Le compagnon de Kenya, Damiano Parisi, considère lui aussi les faits comme un assassinat. "Prendre un fusil ou des pierres qui font quatre kilos, l'arme change, mais c'est toujours un assassinat", fait-il valoir.
Il souhaite confronter les quatre jeunes pour tenter de provoquer chez lui une prise de conscience. Mercredi, il exprimait déjà son incompréhension face au positionnement des accusés.
Ce jeudi matin, il mettait lui aussi en avant la responsabilité des parents. "Je vois qu'aujourd'hui ils sont à fond avec leurs enfants, je comprends pourquoi ils ne l'ont pas été avant la tragédie", commente Damiano Parisi.
"On n'est pas dans un jeu vidéo"
En outre, mutisme et manque d'empathie ont été reprochés aux accusés. "Il n'y a pas eu une larme versée. Jamais la moindre émotion", fait remarquer l'avocat de la partie civile, Me Jean-Jacques Morel. Pour lui, il y a manifestement une question de déficience d'éducation, mais aussi "un problème de déresponsabilisation" de ces mineurs.
"On n'est pas dans un jeu vidéo. On a l'impression qu'ils considéraient que c'était un jeu. Mais c'était un jeu mortel, une roulette russe, mais moi je dis qu'ils ne pouvaient pas ne pas savoir qu'ils pouvaient tuer".

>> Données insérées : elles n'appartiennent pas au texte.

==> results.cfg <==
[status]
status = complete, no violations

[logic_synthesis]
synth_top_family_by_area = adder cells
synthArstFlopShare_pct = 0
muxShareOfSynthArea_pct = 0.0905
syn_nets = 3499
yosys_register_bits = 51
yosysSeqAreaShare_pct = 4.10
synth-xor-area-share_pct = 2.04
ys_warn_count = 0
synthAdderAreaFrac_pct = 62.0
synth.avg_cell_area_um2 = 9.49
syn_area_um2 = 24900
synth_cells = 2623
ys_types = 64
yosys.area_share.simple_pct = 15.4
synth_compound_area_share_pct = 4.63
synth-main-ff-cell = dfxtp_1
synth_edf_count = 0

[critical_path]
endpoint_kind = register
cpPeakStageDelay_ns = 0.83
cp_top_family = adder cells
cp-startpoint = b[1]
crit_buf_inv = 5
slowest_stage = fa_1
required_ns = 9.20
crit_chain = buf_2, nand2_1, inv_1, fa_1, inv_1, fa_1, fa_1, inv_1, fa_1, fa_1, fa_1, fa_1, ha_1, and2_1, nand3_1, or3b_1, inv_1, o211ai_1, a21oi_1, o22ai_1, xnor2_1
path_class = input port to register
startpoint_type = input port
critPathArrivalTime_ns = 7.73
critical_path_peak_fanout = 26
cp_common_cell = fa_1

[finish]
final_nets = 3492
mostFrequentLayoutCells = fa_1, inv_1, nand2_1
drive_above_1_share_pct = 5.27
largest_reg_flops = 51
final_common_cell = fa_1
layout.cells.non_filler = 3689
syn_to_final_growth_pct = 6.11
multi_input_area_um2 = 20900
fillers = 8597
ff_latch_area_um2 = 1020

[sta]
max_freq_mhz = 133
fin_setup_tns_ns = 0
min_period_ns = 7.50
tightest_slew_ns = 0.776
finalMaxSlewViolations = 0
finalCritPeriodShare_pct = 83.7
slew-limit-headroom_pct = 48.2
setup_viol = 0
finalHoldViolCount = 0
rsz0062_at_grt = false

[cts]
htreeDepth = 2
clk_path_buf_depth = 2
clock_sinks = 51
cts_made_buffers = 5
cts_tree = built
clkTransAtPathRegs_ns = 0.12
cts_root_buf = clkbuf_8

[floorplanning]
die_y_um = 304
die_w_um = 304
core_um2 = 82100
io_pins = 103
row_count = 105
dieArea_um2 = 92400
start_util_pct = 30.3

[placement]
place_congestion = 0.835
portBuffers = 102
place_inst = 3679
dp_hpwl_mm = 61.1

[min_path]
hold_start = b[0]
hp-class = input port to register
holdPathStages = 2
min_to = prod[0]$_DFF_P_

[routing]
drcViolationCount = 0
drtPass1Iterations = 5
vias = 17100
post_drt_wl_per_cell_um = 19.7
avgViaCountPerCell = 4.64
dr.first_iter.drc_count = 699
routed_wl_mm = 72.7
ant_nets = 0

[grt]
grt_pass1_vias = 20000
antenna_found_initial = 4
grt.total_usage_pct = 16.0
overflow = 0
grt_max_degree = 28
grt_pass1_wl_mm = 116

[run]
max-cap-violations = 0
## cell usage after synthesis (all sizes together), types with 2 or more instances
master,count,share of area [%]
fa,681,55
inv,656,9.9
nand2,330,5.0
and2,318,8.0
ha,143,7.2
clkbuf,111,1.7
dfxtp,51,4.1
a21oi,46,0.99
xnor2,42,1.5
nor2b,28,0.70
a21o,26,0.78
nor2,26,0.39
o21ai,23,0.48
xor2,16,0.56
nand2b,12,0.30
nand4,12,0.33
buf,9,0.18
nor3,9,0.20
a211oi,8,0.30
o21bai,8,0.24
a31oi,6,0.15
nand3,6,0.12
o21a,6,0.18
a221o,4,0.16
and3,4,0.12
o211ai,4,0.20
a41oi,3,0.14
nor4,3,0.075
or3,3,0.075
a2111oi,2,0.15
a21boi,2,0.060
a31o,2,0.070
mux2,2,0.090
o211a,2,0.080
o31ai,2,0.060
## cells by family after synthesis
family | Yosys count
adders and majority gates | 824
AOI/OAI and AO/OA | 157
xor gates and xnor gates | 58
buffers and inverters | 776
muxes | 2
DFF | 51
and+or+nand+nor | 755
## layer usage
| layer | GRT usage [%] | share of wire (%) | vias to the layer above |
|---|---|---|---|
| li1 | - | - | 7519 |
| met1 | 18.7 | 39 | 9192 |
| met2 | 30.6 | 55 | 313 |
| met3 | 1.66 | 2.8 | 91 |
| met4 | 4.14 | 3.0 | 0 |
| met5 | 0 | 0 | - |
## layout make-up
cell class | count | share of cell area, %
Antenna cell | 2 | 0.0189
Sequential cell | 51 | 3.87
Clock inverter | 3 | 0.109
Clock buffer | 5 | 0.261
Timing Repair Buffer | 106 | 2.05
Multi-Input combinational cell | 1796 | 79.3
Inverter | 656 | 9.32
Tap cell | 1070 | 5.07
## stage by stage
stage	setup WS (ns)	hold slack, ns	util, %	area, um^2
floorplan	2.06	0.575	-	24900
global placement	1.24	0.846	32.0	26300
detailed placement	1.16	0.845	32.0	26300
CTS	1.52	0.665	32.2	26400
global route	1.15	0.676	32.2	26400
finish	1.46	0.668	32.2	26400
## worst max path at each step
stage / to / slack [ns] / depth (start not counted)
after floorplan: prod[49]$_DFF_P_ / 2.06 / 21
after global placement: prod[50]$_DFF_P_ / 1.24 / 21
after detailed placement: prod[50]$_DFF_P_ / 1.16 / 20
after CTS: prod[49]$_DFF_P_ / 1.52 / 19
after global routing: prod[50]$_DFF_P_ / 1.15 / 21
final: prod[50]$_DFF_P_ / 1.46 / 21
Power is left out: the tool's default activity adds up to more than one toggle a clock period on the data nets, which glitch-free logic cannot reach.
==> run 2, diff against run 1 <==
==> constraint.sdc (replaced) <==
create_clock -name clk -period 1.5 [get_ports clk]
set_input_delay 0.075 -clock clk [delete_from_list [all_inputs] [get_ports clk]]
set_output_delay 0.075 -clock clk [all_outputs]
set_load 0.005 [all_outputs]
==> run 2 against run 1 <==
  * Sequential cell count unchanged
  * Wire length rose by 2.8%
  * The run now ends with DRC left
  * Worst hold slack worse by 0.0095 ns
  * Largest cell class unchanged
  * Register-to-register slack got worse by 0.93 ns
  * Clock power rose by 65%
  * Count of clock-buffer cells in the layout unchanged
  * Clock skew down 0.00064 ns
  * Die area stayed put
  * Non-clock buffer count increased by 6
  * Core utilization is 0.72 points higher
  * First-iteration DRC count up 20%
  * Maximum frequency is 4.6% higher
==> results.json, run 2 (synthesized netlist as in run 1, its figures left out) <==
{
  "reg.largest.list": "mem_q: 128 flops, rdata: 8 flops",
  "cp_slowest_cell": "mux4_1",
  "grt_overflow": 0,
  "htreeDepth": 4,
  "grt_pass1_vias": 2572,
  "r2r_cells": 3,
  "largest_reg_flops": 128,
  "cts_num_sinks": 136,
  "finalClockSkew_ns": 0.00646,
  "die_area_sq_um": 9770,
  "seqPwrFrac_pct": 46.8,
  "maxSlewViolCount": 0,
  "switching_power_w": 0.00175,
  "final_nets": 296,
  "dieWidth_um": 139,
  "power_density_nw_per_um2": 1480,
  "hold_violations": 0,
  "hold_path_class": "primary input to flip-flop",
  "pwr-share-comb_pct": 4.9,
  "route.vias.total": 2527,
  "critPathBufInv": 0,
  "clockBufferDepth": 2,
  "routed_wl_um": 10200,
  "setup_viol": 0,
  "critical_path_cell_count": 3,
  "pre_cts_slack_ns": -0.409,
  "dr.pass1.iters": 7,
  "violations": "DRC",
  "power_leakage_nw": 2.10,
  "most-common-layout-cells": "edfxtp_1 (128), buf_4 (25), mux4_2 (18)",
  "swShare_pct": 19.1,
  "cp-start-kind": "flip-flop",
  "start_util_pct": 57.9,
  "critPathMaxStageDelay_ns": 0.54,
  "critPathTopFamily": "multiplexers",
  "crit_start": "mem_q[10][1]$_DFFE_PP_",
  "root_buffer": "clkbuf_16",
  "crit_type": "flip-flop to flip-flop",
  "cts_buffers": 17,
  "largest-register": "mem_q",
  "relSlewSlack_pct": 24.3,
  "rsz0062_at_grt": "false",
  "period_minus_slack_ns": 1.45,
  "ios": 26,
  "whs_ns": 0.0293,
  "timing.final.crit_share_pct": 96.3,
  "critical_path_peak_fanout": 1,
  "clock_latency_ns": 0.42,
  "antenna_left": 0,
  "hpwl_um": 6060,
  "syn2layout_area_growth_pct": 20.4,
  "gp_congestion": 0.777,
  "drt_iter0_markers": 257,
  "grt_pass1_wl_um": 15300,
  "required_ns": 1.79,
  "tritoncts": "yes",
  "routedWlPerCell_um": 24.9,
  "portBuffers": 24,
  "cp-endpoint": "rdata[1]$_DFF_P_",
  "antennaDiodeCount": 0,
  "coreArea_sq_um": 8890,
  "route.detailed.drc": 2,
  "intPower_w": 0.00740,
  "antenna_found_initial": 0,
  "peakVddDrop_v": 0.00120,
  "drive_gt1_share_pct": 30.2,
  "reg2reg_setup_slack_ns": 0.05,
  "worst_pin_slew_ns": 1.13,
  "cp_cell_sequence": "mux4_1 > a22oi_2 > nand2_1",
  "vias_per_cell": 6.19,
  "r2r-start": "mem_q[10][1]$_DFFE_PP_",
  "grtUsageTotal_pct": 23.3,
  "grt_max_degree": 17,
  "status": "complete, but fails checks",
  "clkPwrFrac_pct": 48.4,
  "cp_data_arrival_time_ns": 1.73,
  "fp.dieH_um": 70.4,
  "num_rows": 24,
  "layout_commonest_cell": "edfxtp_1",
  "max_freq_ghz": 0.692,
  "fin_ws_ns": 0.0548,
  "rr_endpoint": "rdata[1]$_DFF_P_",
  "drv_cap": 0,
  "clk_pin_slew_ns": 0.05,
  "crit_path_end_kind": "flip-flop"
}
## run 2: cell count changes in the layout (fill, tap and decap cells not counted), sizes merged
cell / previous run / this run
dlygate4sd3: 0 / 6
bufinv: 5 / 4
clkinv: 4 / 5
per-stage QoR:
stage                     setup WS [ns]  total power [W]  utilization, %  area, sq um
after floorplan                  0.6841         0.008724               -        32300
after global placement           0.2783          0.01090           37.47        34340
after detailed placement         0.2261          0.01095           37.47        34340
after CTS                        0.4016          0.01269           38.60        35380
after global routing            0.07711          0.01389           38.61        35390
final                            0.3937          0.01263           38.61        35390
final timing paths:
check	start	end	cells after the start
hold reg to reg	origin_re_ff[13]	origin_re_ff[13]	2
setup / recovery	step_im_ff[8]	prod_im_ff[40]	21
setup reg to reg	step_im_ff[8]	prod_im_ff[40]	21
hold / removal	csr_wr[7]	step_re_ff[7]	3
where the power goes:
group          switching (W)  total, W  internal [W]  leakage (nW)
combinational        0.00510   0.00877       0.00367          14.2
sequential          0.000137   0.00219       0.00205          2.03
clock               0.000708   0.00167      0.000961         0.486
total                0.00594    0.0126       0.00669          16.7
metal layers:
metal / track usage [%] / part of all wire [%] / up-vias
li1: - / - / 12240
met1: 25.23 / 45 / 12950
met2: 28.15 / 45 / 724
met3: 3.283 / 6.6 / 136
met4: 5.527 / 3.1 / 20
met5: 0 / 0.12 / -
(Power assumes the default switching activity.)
==> src/hw/rtl/mbe_queue.sv <==
// ----------------------------------------------------------------------------
// mbe_queue
// Short first-in first-out queue of mapped points between the front and the
// iteration engine.
// ----------------------------------------------------------------------------
module mbe_queue (
   input  logic                 clock,
   input  logic                 reset,
   input  logic                 push_valid,
   output logic                 push_ready,
   input  mbe_pkg::point_type   push_item,
   output logic                 pop_valid,
   input  logic                 pop_ready,
   output mbe_pkg::point_type   pop_item
);
   import mbe_pkg::*;

   localparam int unsigned PTR_W = $clog2(QUEUE_DEPTH);
   localparam int unsigned CNT_W = $clog2(QUEUE_DEPTH + 1);

   point_type          slot_ff [QUEUE_DEPTH];
   logic [PTR_W-1:0]   wr_ptr_ff, wr_ptr_in;
   logic [PTR_W-1:0]   rd_ptr_ff, rd_ptr_in;
   logic [CNT_W-1:0]   cnt_ff, cnt_in;
   logic               push, pop;

   assign push_ready = (cnt_ff != CNT_W'(QUEUE_DEPTH));
   assign pop_valid  = (cnt_ff != '0);
   assign push       = push_valid && push_ready;
   assign pop        = pop_valid && pop_ready;
   assign pop_item   = slot_ff[rd_ptr_ff];

   always_comb begin
      wr_ptr_in = push ? wr_ptr_ff + 1'b1 : wr_ptr_ff;
      rd_ptr_in = pop ? rd_ptr_ff + 1'b1 : rd_ptr_ff;
      cnt_in    = cnt_ff;
      if (push && !pop) begin
         cnt_in = cnt_ff + 1'b1;
      end else if (pop && !push) begin
         cnt_in = cnt_ff - 1'b1;
      end
   end

   always_ff @(posedge clock) begin
      if (reset) begin
         wr_ptr_ff <= '0;
         rd_ptr_ff <= '0;
         cnt_ff    <= '0;
      end else begin
         wr_ptr_ff <= wr_ptr_in;
         rd_ptr_ff <= rd_ptr_in;
         cnt_ff    <= cnt_in;
      end
   end

   always_ff @(posedge clock) begin
      if (push) begin
         slot_ff[wr_ptr_ff] <= push_item;
      end
   end

`ifndef ASSERT_OFF
   a_cnt_bound: assert property (@(posedge clock) disable iff (reset)
      cnt_ff <= CNT_W'(QUEUE_DEPTH))
      else $error("queue fill count beyond depth");

   a_cnt_up: assert property (@(posedge clock) disable iff (reset)
      push && !pop |=> cnt_ff == $past(cnt_ff) + 1'b1)
      else $error("queue count missed a push");

   a_cnt_down: assert property (@(posedge clock) disable iff (reset)
      pop && !push |=> cnt_ff == $past(cnt_ff) - 1'b1)
      else $error("queue count missed a pop");
`endif

endmodule
===== config.mk =====
export PLATFORM = sky130hd
export DESIGN_NAME = link_setup_handshake
export DESIGN_NICKNAME = d
export VERILOG_FILES = /design/src/rtl/lsh_pkg.sv /design/src/rtl/lsh_ctrl.sv /design/src/rtl/lsh_tx_seq.sv /design/src/rtl/link_setup_handshake.sv
export SDC_FILE = /design/constraint.sdc
export NUM_CORES = 1
export LEC_CHECK = 0
export CORE_ASPECT_RATIO = 0.5
export CORE_MARGIN = 5
export CORE_UTILIZATION = 60
export CTS_BUF_LIST = sky130_fd_sc_hd__clkbuf_4
export DETAILED_ROUTE_END_ITERATION = 10
export DONT_BUFFER_PORTS = 1
export GPL_TIMING_DRIVEN = 0
export MAX_ROUTING_LAYER = met4
export PLACE_DENSITY = 0.78
export SKIP_CTS_REPAIR_TIMING = 1
export SYNTH_ARGS = -nofsm -noshare
export SYNTH_HDL_FRONTEND = slang
export SYNTH_SLANG_ARGS = --single-unit

===== constraint.sdc =====
create_clock -name clk -period 6.5 [get_ports clk]
set_input_delay 0 -clock clk [delete_from_list [all_inputs] [get_ports clk]]
set_output_delay 0 -clock clk [all_outputs]
set_load 0.03 [all_outputs]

Me Jean-Jacques Morel, avocat de la partie civile
"Les écrans éteignent notre ressenti"
Ce à quoi répondait Me Georges-André Hoarau, avocat de l'un des prévenus : "Les écrans éteignent notre ressenti. Ce sont des gens qui vivent devant les écrans, ils n'ont plus l'habitude d'exprimer leur sensibilité, ils sont froids, connectés dans un autre monde. A partir de là, on ne peut pas attendre d'eux les réactions qu'on aurait eues, nous".
Les quatre prévenus risquaient jusqu'à 10 ans de réclusion criminelle, car la peine de 20 ans est divisée par deux en raison de l'excuse de minorité. "Il n'empêche qu'on est dans l'échelle haute en termes de gravité, de ce qu'un mineur peut commettre", observait malgré tout Me Morel ce jeudi matin.